Lean manufacturing is a method of manufacturing goods aimed primarily at reducing times within the production system as well as response times from suppliers and customers. It is closely related to another concept called just-in-time manufacturing (JIT manufacturing in short). Just-in-time manufacturing tries to match production to demand by only supplying goods that have been ordered and focus on efficiency, productivity (with a commitment to continuous improvement), and reduction of "wastes" for the producer and supplier of goods. Lean manufacturing adopts the just-in-time approach and additionally focuses on reducing cycle, flow, and throughput times by further eliminating activities that do not add any value for the customer.[1] Lean manufacturing also involves people who work outside of the manufacturing process, such as in marketing and customer service.

Lean manufacturing is particularly related to the operational model implemented in the post-war 1950s and 1960s by the Japanese automobile company Toyota called the Toyota Production System (TPS), known in the US as "The Toyota Way".[2][3] Toyota's system was erected on the two pillars of just-in-time inventory management and automated quality control. The seven "wastes" (muda in Japanese), first formulated by Toyota engineer Shigeo Shingo, are the waste of superfluous inventory of raw material and finished goods, the waste of overproduction (producing more than what is needed now), the waste of over-processing (processing or making parts beyond the standard expected by customer), the waste of transportation (unnecessary movement of people and goods inside the system), the waste of excess motion (mechanizing or automating before improving the method), the waste of waiting (inactive working periods due to job queues), and the waste of making defective products (reworking to fix avoidable defects in products and processes).[4]

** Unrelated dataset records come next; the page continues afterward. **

$ cat src/rtl/wdk_watchdog.sv
module wdk_watchdog #(
   parameter int           CW       = 8,
   parameter logic [CW-1:0] DEF_TOUT = CW'(8'hFF),
   parameter logic [CW-1:0] DEF_ICNT = CW'(8'h04),
   parameter logic [31:0]  KEY      = 32'hAAAA5555,
   parameter bit           LO_FIRST = 1'b1,
   parameter bit           PRE_IRQ  = 1'b1
) (
   input  logic        clk,
   input  logic        por_n,
   input  logic        sys_rst_n,
   input  logic        tick,
   input  logic        wait_mode,
   input  logic        stop_mode,
   input  logic        dbg_mode,
   input  logic        wr_en,
   input  logic [1:0]  addr,
   input  logic [15:0] wdata,
   output logic [15:0] rdata,
   output logic        irq,
   output logic        sys_rst_req,
   output logic        sw_rst_req,
   output logic        wd_out,
   output logic        pwr_dn_en
);
   import wdk_pkg::*;

   if (CW < 2 || CW > REG_W - FLD_LSB) begin : g_bad_cw
      $error("CW must lie in 2..8");
   end

   logic rst_all_n;
   assign rst_all_n = sys_rst_n & por_n;

   logic wr_ctrl, wr_svc, wr_irq, wr_stat;
   assign wr_ctrl = wr_en && (addr == A_CTRL);
   assign wr_svc  = wr_en && (addr == A_SVC);
   assign wr_irq  = wr_en && (addr == A_IRQ);
   assign wr_stat = wr_en && (addr == A_STAT);

   logic          run, keep_wait, keep_stop, keep_dbg;
   logic [CW-1:0] tout_val, wr_field;
   logic          irq_en, irq_flag, irq_lock;
   logic [CW-1:0] irq_cnt;
   logic          pde, pde_lock, sw_pulse;

   assign wr_field = wdata[FLD_LSB +: CW];

   always_ff @(posedge clk or negedge rst_all_n) begin
      if (!rst_all_n) begin
         run       <= 1'b0;
         keep_wait <= 1'b1;
         keep_stop <= 1'b0;
         keep_dbg  <= 1'b0;
         tout_val  <= DEF_TOUT;
         sw_pulse  <= 1'b0;
      end else begin
         sw_pulse <= wr_ctrl && !wdata[C_SWRST];
         if (wr_ctrl) begin
            keep_wait <= wdata[C_WAIT];
            keep_stop <= wdata[C_STOP];
            keep_dbg  <= wdata[C_DBG];
            tout_val  <= wr_field;
            if (wdata[C_RUN])  run <= 1'b1;
            else if (dbg_mode) run <= 1'b0;
         end
      end
   end

   // key sequence
   logic svc_done;
   wdk_key #(.KEY(KEY), .LO_FIRST(LO_FIRST)) i_key (
      .clk(clk), .rst_n(rst_all_n), .wr(wr_svc), .wdata(wdata), .done(svc_done)
   );

   // counter
   logic          run_set, load, go, suspend, expired, expire_evt, hit;
   logic [CW-1:0] load_val, cnt;

   assign run_set  = wr_ctrl && wdata[C_RUN] && !run;
   assign load     = run_set || (svc_done && run);
   assign load_val = run_set ? wr_field : tout_val;
   assign suspend  = (wait_mode && !keep_wait) || (stop_mode && !keep_stop) ||
                     (dbg_mode && !keep_dbg);
   assign go       = run && !suspend;

   wdk_count #(.CW(CW), .PRE_IRQ(PRE_IRQ)) i_count (
      .clk(clk), .rst_n(rst_all_n), .load(load), .load_val(load_val), .go(go),
      .tick(tick), .icnt(irq_cnt), .cnt(cnt), .expired(expired),
      .expire_evt(expire_evt), .hit(hit)
   );

   // interrupt settings, write-once until system reset
   always_ff @(posedge clk or negedge rst_all_n) begin
      if (!rst_all_n) begin
         irq_en   <= 1'b0;
         irq_cnt  <= DEF_ICNT;
         irq_lock <= 1'b0;
         irq_flag <= 1'b0;
      end else begin
         if (wr_irq && !irq_lock) begin
            irq_en   <= wdata[I_EN];
            irq_cnt  <= wr_field;
            irq_lock <= 1'b1;
         end
         if (hit && irq_en)                 irq_flag <= 1'b1;
         else if (wr_irq && wdata[I_FLAG])  irq_flag <= 1'b0;
      end
   end

   // power-down enable, write-once
   always_ff @(posedge clk or negedge rst_all_n) begin
      if (!rst_all_n) begin
         pde      <= 1'b1;
         pde_lock <= 1'b0;
      end else if (wr_stat && !pde_lock) begin
         pde      <= wdata[S_PDE];
         pde_lock <= 1'b1;
      end
   end

   // reset cause and sticky output, power-on domain
   cause_t cause;
   logic   out_hold;
   wdk_cause i_cause (
      .clk(clk), .por_n(por_n), .tout_evt(expire_evt), .sw_evt(sw_pulse),
      .out_evt(wr_ctrl && !wdata[C_OUTA]), .cause(cause), .out_hold(out_hold)
   );

   // read mux
   always_comb begin
      rdata = '0;
      case (addr)
         A_CTRL: begin
            rdata[C_RUN]           = run;
            rdata[C_WAIT]          = keep_wait;
            rdata[C_STOP]          = keep_stop;
            rdata[C_DBG]           = keep_dbg;
            rdata[C_SWRST]         = 1'b1;
            rdata[C_OUTA]          = !out_hold;
            rdata[FLD_LSB +: CW]   = tout_val;
         end
         A_SVC:  rdata[CW-1:0] = cnt;
         A_IRQ: begin
            rdata[I_EN]            = irq_en;
            rdata[I_FLAG]          = irq_flag;
            rdata[FLD_LSB +: CW]   = irq_cnt;
         end
         default: begin
            rdata[S_PDE]  = pde;
            rdata[S_POR]  = cause.por;
            rdata[S_TOUT] = cause.tout;
            rdata[S_SW]   = cause.sw;
         end
      endcase
   end

   assign irq         = irq_flag && irq_en;
   assign sys_rst_req = expired;
   assign sw_rst_req  = sw_pulse;
   assign wd_out      = expired || out_hold;
   assign pwr_dn_en   = pde;

   logic unused_wdata;
   assign unused_wdata = ^wdata;

   assert_run_sticky_R3: assert property (@(posedge clk) disable iff (!rst_all_n)
      (run && !dbg_mode) |=> run);

   assert_irq_locked_R5: assert property (@(posedge clk) disable iff (!rst_all_n)
      irq_lock |=> ($stable(irq_cnt) && $stable(irq_en)));

   assert_pde_locked_R6: assert property (@(posedge clk) disable iff (!rst_all_n)
      pde_lock |=> $stable(pde));

   assert_swrst_pulse_R7: assert property (@(posedge clk) disable iff (!rst_all_n)
      sw_rst_req |=> !sw_rst_req);

   assert_tout_load_R4: assert property (@(posedge clk) disable iff (!rst_all_n)
      (wr_ctrl && run && !svc_done && !tick) |=> $stable(cnt));
endmodule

The term Lean was coined in 1988 by American businessman John Krafcik in his article "Triumph of the Lean Production System," and defined in 1996 by American researchers James Womack and Daniel Jones to consist of five key principles: "Precisely specify value by specific product, identify the value stream for each product, make value flow without interruptions, let customer pull value from the producer, and pursue perfection."[5]


Companies employ the strategy to increase efficiency. By receiving goods only as they need them for the production process, it reduces inventory costs and wastage, and increases productivity and profit. The downside is that it requires producers to forecast demand accurately as the benefits can be nullified by minor delays in the supply chain. It may also impact negatively on workers due to added stress and inflexible conditions. A successful operation depends on a company having regular outputs, high-quality processes, and reliable suppliers.

"... whenever a workman proposes an improvement, it should be the policy of the management to make a careful analysis of the new method, and if necessary conduct a series of experiments to determine accurately the relative merit of the new suggestion and of the old standard. And whenever the new method is found to be markedly superior to the old, it should be adopted as the standard for the whole establishment."

"...after a workman has had the price per piece of the work he is doing lowered two or three times as a result of his having worked harder and increased his output, he is likely entirely to lose sight of his employer's side of the case and become imbued with a grim determination to have no more cuts if soldiering [marking time, just doing what he is told] can prevent it."

Housekeeping: physical organization and discipline.

Make it right the first time: elimination of defects.

Setup reduction: flexible changeover approaches.

Lot sizes of one: the ultimate lot size and flexibility.

Uniform plant load: leveling as a control mechanism.

Balanced flow: organizing flow scheduling throughput.

Skill diversification: multi-functional workers.

Control by visibility: communication media for activity.

Preventive maintenance: flawless running, no defects.

Fitness for use: producibility, design for process.

Compact plant layout: product-oriented design.

Streamlining movements: smoothing materials handling.

Supplier networks: extensions of the factory.

Worker involvement: small group improvement activities.

Cellular manufacturing: production methods for flow.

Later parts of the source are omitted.